If a line in the listing includes the word "timing", copy it out.

########

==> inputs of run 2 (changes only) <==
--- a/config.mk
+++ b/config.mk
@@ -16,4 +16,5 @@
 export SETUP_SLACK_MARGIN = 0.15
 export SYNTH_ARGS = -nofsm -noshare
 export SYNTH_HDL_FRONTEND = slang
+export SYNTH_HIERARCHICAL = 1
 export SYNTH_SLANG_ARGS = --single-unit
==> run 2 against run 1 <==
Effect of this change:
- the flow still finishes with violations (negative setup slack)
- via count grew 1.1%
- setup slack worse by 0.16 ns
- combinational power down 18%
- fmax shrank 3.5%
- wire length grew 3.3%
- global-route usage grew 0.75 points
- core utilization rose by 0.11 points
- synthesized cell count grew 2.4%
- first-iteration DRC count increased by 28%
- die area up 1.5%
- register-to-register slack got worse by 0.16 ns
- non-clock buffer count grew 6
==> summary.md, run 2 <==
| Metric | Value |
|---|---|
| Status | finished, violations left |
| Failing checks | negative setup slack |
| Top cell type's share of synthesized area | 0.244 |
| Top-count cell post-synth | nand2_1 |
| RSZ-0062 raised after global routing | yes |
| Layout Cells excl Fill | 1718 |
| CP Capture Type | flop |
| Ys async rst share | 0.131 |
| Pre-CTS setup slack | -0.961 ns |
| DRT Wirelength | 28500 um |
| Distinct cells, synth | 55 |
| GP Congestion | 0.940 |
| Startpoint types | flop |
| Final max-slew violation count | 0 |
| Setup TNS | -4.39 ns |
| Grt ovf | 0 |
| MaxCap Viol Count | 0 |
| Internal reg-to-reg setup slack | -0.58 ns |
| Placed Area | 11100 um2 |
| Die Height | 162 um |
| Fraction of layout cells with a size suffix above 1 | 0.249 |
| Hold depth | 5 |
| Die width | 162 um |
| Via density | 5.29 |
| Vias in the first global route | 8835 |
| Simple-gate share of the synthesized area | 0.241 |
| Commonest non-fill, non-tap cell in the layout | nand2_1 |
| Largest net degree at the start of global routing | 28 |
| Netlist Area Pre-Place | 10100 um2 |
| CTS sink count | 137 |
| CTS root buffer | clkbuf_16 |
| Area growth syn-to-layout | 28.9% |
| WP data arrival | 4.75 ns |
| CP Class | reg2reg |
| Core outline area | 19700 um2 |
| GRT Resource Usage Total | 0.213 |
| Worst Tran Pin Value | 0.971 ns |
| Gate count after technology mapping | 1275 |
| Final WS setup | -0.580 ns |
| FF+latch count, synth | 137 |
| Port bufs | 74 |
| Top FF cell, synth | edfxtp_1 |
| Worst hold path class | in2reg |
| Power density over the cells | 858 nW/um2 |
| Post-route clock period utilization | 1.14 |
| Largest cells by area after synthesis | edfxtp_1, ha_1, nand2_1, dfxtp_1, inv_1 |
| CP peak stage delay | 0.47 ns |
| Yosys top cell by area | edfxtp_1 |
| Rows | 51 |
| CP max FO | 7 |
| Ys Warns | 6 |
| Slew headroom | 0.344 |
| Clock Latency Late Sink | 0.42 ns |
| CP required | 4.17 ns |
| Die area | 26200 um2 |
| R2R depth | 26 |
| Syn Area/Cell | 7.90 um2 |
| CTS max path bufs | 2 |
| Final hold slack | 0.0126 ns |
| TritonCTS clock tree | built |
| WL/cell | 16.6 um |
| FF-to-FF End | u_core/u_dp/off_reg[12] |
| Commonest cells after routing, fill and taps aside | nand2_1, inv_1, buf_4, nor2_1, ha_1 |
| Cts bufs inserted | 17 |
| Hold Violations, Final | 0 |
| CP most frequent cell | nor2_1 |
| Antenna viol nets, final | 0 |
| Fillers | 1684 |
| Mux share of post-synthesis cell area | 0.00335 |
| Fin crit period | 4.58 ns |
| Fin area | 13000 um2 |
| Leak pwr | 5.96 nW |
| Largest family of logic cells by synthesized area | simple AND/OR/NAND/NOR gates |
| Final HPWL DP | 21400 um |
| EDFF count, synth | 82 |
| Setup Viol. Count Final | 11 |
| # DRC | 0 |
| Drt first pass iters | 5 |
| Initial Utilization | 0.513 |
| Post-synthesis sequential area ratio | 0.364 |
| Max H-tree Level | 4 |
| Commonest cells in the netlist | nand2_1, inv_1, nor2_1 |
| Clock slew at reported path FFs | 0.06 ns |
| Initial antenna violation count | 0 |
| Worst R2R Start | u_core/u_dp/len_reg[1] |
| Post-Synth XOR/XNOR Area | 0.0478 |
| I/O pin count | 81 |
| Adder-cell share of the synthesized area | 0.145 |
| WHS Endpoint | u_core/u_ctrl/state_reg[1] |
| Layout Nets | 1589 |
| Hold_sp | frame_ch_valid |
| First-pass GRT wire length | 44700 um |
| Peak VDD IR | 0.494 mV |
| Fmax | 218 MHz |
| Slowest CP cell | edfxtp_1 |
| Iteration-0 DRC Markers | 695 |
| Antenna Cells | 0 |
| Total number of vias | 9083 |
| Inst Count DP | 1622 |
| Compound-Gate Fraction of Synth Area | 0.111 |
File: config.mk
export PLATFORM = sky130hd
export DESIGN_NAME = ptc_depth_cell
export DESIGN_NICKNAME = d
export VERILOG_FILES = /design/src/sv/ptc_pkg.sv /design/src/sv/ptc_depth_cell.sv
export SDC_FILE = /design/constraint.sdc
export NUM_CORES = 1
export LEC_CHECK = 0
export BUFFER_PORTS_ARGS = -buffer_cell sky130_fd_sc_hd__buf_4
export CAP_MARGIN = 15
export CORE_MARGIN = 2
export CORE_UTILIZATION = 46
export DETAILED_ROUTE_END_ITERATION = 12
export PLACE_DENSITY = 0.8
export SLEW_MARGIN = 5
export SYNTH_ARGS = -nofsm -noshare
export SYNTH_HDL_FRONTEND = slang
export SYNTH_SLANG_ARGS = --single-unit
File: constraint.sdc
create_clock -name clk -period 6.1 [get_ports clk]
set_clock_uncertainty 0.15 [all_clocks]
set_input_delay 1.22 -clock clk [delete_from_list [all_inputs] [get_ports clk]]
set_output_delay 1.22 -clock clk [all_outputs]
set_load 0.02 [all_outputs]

########

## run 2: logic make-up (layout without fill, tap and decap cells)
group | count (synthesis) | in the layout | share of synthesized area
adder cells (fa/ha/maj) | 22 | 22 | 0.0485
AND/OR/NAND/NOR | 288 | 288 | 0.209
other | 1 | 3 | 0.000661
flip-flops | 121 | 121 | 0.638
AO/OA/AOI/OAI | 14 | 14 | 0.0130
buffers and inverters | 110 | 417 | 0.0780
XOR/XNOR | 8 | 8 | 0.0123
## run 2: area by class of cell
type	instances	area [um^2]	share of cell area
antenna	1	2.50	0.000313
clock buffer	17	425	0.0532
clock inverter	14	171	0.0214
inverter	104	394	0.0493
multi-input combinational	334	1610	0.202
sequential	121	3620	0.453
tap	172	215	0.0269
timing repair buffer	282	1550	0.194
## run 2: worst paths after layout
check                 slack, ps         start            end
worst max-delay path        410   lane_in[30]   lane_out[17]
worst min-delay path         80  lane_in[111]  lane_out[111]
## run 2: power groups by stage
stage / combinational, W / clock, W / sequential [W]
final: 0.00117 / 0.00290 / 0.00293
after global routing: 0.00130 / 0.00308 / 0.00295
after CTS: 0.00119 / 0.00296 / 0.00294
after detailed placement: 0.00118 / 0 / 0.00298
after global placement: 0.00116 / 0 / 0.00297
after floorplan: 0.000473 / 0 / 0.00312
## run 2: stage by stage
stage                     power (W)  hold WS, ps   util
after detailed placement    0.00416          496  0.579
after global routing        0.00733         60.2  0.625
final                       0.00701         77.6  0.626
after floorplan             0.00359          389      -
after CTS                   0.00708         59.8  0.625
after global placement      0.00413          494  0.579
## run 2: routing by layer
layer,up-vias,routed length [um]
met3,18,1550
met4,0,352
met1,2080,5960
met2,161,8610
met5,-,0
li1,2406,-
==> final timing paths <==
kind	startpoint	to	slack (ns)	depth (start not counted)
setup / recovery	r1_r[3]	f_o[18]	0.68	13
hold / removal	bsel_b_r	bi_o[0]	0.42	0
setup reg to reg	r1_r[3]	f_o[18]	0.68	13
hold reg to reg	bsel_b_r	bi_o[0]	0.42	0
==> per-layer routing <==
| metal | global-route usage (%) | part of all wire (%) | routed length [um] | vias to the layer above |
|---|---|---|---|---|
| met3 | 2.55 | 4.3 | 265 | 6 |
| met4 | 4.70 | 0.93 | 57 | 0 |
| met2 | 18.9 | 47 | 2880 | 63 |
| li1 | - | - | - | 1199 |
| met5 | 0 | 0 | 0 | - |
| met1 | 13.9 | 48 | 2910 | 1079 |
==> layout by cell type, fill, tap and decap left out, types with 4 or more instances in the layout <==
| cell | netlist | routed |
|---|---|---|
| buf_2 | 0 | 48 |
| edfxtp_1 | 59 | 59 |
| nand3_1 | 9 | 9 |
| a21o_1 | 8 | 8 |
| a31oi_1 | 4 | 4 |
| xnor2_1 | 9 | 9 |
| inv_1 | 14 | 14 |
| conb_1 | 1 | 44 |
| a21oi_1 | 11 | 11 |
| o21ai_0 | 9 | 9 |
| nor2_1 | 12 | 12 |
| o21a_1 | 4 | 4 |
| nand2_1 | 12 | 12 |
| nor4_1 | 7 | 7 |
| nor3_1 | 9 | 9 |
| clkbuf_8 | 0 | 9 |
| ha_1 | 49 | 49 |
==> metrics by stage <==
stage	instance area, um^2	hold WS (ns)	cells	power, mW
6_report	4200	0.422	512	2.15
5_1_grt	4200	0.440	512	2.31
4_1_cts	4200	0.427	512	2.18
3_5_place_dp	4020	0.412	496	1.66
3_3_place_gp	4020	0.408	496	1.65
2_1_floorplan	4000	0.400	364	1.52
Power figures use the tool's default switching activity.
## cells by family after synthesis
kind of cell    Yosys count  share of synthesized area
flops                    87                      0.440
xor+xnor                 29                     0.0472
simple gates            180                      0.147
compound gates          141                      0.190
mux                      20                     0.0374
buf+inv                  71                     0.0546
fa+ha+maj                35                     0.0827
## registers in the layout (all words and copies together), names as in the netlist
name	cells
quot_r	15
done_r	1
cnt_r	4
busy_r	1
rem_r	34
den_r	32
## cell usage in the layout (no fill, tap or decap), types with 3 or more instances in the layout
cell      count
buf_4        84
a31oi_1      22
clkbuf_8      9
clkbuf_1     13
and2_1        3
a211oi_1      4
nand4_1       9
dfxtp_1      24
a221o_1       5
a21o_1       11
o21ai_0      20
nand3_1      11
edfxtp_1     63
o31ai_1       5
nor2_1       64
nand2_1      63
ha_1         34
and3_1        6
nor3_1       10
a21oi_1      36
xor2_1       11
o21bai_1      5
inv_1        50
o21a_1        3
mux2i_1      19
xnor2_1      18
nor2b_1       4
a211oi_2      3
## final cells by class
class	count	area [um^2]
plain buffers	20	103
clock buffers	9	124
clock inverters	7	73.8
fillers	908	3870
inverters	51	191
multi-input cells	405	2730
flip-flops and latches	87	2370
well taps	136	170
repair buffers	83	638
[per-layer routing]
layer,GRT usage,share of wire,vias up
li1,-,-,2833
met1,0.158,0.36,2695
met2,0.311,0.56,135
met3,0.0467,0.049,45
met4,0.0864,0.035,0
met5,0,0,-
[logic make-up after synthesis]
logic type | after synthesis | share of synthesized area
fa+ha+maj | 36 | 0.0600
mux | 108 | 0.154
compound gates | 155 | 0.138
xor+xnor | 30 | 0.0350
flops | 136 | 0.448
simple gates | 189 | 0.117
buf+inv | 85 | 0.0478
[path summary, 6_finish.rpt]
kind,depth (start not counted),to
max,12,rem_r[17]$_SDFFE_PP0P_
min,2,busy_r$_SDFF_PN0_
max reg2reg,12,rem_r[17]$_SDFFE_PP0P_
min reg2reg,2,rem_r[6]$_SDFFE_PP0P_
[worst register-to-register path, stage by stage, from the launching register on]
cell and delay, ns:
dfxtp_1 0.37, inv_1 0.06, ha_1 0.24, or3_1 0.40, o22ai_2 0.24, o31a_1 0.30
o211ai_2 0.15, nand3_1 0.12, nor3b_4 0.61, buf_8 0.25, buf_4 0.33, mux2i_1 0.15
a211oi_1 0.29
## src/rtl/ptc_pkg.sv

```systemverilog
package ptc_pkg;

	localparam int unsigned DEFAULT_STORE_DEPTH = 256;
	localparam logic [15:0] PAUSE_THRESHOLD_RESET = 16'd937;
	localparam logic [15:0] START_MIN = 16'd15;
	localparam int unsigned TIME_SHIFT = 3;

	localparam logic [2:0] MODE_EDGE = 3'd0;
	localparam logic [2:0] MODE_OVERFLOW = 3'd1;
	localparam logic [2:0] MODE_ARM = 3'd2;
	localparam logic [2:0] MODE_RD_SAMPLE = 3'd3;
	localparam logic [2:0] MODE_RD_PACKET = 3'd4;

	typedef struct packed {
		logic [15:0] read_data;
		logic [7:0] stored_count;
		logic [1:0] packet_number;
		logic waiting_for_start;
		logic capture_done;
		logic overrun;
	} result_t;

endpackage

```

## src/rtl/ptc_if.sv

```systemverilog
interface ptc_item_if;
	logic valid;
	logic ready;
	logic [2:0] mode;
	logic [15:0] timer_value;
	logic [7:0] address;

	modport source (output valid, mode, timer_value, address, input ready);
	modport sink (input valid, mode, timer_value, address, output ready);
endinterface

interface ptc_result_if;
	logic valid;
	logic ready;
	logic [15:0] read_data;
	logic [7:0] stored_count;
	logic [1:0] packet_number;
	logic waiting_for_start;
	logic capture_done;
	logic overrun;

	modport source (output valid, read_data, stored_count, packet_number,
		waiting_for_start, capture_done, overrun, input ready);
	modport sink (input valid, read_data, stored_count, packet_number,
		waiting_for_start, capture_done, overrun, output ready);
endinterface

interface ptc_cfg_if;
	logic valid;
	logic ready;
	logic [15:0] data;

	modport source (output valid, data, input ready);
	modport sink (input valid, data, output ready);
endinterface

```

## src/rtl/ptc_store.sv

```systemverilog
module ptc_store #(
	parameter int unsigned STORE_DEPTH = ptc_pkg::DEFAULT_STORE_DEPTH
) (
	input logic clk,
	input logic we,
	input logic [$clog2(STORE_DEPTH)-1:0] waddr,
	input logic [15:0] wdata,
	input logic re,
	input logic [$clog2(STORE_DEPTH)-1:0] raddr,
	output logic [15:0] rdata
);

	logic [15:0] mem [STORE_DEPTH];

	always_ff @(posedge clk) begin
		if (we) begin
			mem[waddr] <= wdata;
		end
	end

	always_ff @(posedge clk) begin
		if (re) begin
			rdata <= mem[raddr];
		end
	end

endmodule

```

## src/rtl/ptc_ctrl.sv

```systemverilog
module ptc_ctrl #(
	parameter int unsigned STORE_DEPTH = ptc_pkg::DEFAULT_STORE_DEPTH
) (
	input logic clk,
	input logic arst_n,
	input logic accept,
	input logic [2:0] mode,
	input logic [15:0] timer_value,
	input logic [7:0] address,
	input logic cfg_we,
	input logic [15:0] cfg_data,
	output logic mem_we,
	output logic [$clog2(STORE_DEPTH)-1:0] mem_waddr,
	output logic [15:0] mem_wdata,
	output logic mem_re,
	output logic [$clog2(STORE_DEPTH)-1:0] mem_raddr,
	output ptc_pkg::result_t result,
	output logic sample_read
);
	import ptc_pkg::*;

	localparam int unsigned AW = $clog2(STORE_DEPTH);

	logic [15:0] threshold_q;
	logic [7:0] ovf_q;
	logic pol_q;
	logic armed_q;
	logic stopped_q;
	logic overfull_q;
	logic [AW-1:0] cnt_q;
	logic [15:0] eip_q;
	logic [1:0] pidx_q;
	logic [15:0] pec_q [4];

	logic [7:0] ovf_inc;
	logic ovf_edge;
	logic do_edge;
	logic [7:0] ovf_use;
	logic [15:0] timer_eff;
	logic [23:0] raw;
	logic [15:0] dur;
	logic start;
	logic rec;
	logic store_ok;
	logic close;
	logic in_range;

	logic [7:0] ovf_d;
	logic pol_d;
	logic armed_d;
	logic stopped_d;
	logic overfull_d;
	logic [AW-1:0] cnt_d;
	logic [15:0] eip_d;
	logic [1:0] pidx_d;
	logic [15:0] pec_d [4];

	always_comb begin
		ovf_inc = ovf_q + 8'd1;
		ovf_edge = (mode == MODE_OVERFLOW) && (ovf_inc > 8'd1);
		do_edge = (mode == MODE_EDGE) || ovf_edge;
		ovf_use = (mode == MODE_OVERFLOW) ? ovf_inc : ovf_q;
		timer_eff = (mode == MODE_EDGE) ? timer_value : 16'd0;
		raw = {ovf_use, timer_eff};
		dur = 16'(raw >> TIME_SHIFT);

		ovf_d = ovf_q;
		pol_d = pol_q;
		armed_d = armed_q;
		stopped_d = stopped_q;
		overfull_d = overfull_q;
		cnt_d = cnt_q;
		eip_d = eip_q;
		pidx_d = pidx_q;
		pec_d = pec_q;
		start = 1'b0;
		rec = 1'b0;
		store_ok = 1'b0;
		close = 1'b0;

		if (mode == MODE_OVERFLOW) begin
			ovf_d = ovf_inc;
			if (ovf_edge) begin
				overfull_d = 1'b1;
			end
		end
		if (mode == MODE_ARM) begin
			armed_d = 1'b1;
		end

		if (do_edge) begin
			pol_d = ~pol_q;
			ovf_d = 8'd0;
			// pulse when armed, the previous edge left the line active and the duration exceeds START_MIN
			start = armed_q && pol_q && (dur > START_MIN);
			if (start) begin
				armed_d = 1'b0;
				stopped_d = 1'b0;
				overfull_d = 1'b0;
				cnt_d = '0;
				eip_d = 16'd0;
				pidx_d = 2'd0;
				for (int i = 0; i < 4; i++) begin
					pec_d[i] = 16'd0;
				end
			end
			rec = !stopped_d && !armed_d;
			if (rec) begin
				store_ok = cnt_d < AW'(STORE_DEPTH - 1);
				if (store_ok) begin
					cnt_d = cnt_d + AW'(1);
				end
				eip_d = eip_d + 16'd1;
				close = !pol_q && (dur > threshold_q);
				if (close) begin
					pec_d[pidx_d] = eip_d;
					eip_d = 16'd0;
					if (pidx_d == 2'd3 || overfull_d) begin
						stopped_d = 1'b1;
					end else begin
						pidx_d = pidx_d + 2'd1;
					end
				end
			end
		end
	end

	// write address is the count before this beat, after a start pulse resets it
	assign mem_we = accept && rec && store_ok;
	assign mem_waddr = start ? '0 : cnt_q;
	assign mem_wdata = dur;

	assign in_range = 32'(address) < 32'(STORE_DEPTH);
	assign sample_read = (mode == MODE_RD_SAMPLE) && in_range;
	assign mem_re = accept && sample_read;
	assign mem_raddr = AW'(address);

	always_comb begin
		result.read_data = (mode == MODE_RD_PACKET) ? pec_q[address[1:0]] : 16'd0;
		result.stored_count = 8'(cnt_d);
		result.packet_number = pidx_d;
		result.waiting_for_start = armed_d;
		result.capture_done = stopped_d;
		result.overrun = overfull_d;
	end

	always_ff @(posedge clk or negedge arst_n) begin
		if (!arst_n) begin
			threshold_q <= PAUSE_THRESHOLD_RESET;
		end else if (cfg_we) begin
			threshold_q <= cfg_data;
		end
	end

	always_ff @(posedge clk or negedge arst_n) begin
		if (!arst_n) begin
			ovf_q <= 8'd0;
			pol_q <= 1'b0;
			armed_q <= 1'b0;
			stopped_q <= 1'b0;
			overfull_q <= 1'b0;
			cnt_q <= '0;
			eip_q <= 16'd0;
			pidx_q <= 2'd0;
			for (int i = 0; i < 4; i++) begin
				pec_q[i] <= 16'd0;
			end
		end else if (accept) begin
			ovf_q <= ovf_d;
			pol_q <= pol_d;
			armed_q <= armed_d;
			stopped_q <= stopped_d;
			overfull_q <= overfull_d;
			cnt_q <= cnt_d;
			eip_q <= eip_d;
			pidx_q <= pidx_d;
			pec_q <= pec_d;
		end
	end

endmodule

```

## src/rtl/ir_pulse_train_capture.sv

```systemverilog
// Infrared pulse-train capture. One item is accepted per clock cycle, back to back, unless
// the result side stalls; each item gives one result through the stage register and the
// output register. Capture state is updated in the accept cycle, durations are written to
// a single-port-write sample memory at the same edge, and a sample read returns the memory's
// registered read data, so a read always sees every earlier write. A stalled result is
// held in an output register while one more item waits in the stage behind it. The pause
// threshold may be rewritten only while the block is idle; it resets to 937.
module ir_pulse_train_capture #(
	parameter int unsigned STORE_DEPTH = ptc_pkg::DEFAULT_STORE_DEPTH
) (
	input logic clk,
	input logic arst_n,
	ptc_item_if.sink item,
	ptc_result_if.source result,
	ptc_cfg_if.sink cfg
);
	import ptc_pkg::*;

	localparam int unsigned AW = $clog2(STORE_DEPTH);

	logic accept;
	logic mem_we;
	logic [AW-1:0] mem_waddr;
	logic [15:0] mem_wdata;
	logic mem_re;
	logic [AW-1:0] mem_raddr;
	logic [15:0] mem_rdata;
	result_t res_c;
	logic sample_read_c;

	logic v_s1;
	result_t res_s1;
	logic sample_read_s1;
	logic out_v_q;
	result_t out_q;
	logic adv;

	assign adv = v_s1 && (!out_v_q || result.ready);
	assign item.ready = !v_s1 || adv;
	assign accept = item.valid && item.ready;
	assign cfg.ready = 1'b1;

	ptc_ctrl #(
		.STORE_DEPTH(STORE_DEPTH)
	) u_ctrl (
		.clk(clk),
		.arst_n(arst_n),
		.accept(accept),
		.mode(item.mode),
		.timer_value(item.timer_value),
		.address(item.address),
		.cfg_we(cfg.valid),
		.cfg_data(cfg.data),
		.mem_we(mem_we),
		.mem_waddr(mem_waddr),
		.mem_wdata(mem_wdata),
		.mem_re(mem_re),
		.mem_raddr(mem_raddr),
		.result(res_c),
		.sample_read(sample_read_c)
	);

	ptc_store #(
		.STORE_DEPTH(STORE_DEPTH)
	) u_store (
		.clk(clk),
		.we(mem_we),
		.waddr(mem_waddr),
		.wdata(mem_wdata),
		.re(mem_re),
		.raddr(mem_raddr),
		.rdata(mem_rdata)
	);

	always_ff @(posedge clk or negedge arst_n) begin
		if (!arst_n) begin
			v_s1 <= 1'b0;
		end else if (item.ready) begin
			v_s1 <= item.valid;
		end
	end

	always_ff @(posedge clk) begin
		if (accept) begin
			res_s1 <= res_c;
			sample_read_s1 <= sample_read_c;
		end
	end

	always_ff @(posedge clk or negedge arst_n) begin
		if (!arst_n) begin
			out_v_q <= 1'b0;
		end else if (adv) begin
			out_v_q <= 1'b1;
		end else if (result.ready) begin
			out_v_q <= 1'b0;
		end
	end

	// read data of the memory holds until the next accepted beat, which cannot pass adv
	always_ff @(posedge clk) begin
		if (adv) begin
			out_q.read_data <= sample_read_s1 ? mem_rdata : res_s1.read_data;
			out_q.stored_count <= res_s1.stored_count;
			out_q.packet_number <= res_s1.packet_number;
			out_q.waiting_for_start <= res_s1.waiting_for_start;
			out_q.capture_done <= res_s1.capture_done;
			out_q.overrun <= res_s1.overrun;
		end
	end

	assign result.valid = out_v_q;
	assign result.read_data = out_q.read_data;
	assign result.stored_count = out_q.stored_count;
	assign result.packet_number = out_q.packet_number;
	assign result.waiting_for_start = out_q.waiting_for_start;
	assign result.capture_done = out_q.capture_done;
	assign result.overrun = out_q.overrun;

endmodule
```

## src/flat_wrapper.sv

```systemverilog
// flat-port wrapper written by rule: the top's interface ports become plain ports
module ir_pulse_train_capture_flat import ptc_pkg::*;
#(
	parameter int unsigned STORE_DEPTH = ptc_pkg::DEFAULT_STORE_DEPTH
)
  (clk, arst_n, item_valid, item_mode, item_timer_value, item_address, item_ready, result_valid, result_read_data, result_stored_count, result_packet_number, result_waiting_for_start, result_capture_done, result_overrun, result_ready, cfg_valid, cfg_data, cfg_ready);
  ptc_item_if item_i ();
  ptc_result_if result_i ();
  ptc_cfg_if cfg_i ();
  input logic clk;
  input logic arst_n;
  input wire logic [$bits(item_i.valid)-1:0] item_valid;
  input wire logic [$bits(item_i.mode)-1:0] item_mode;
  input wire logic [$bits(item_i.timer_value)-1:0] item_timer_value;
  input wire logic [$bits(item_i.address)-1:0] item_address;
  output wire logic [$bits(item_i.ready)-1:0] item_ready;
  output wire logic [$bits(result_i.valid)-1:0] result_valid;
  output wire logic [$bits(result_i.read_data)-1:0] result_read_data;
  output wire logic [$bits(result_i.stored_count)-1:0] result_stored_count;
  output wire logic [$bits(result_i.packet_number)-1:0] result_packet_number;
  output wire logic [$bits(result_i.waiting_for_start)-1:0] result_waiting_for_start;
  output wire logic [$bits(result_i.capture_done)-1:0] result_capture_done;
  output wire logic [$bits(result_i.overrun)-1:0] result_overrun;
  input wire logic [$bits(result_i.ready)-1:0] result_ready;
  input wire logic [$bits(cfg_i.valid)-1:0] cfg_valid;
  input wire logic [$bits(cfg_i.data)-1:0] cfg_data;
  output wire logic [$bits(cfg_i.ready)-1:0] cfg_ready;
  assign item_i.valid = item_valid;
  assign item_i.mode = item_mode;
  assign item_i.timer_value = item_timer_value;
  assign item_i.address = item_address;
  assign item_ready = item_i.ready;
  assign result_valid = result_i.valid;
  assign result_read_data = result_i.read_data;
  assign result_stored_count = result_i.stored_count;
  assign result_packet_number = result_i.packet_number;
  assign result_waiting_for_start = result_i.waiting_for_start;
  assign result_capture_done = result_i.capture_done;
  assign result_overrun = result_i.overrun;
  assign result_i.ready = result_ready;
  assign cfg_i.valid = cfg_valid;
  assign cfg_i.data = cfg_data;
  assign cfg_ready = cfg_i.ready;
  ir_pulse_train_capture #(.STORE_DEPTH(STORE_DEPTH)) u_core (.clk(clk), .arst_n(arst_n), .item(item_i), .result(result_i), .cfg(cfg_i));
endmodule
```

########

Task result:
timing repair buffer	282	1550	0.194
==> final timing paths <==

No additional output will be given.